Beginning at the line that contains "met5 | - | - | 0", write out every line down to the end of the records, with both ends kept and nothing added.
Information supplied: Begin
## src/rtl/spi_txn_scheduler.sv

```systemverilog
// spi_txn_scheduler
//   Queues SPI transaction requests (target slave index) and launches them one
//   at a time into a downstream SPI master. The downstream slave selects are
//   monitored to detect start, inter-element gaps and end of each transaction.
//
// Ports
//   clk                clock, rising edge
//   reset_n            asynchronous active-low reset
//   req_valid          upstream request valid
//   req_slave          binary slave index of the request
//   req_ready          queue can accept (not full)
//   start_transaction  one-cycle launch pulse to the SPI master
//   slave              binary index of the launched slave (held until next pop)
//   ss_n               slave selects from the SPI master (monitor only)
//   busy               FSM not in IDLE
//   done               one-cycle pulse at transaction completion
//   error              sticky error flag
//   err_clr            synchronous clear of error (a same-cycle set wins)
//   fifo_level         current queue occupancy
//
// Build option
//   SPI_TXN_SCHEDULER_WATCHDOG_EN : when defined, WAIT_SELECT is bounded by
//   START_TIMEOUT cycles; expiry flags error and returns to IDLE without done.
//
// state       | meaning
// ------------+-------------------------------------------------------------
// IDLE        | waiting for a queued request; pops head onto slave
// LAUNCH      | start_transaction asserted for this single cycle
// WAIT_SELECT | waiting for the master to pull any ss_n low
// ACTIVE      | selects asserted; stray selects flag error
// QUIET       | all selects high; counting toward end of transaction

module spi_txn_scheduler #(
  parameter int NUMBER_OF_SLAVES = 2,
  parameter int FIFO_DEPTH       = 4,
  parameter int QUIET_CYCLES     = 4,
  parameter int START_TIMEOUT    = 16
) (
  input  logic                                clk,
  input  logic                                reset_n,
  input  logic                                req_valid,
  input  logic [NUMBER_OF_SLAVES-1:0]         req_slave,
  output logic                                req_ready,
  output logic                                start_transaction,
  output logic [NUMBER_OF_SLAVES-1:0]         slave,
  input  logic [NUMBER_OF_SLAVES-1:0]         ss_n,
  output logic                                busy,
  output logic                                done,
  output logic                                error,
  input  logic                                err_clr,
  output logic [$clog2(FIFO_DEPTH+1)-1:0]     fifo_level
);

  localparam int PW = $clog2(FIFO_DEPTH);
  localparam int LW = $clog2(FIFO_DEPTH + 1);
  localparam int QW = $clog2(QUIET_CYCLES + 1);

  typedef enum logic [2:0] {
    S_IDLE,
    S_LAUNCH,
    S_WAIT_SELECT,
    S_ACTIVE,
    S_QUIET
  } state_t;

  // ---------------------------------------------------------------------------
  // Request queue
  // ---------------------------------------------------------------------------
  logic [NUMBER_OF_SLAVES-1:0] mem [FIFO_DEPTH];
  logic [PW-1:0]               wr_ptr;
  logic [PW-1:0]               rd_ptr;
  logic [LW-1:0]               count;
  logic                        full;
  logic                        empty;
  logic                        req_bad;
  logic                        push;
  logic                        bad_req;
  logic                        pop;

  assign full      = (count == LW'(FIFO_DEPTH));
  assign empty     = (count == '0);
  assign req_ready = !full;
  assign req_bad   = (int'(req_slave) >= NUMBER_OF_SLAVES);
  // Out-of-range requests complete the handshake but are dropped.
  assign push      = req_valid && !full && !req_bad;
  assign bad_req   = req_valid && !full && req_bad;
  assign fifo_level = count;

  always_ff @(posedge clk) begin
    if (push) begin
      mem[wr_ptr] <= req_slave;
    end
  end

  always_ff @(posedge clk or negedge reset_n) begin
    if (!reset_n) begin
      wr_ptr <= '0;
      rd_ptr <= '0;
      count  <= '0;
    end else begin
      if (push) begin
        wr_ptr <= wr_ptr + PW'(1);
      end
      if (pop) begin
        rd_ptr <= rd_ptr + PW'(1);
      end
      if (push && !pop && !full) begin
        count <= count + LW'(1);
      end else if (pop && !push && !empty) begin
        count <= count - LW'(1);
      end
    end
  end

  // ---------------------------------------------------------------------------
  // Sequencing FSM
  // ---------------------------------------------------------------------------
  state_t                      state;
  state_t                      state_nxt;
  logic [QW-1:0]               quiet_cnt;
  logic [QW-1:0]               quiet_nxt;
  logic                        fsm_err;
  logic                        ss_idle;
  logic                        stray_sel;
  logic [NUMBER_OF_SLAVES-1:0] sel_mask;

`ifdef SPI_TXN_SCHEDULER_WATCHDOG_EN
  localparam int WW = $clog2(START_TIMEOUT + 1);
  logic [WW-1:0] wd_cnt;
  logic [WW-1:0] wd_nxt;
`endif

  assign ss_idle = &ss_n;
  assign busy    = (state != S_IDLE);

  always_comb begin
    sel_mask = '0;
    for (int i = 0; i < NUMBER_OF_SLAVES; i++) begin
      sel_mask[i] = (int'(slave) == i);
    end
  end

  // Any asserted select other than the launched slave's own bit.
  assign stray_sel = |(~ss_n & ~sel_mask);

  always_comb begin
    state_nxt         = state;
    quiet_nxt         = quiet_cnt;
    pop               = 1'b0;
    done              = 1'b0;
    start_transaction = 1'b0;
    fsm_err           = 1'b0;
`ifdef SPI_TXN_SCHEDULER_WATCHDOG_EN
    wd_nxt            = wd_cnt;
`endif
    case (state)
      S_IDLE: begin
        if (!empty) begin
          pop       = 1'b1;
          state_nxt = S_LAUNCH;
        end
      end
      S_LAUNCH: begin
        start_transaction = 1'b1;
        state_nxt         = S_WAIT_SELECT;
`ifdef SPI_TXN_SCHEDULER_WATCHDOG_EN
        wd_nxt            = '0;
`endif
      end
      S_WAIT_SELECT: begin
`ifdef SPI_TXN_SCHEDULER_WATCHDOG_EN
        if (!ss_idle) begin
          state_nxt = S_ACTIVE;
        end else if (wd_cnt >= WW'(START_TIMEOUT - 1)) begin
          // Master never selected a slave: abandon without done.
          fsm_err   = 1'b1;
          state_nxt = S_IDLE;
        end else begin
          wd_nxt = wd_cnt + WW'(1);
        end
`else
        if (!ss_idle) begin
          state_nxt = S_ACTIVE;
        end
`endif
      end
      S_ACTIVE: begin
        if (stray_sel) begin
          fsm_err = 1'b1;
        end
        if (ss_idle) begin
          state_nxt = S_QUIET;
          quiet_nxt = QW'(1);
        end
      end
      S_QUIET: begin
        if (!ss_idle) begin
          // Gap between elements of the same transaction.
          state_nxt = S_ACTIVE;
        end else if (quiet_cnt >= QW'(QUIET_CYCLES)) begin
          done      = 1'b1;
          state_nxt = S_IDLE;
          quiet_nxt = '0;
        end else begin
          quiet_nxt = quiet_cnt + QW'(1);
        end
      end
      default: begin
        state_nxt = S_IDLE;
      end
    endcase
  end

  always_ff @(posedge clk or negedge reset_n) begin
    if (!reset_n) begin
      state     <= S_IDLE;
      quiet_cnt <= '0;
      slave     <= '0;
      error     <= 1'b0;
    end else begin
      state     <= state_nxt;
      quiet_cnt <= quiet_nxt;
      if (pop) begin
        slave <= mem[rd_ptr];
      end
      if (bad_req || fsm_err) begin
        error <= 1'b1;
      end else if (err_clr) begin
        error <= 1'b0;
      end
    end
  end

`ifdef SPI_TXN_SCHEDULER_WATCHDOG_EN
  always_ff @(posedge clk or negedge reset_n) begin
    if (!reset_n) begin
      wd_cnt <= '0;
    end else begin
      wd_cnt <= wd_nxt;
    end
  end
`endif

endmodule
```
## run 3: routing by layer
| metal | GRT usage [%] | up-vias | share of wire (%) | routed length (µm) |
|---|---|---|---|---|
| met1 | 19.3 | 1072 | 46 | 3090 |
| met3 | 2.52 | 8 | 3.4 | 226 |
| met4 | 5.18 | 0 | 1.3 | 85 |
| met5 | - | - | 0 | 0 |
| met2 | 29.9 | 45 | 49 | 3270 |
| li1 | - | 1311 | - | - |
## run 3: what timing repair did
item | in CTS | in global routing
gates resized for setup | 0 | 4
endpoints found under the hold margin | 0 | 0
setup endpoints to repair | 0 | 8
Information supplied: End
• [Reply to the task]:
| met5 | - | - | 0 | 0 |
| met2 | 29.9 | 45 | 49 | 3270 |
| li1 | - | 1311 | - | - |
## run 3: what timing repair did
item | in CTS | in global routing
gates resized for setup | 0 | 4
endpoints found under the hold margin | 0 | 0
setup endpoints to repair | 0 | 8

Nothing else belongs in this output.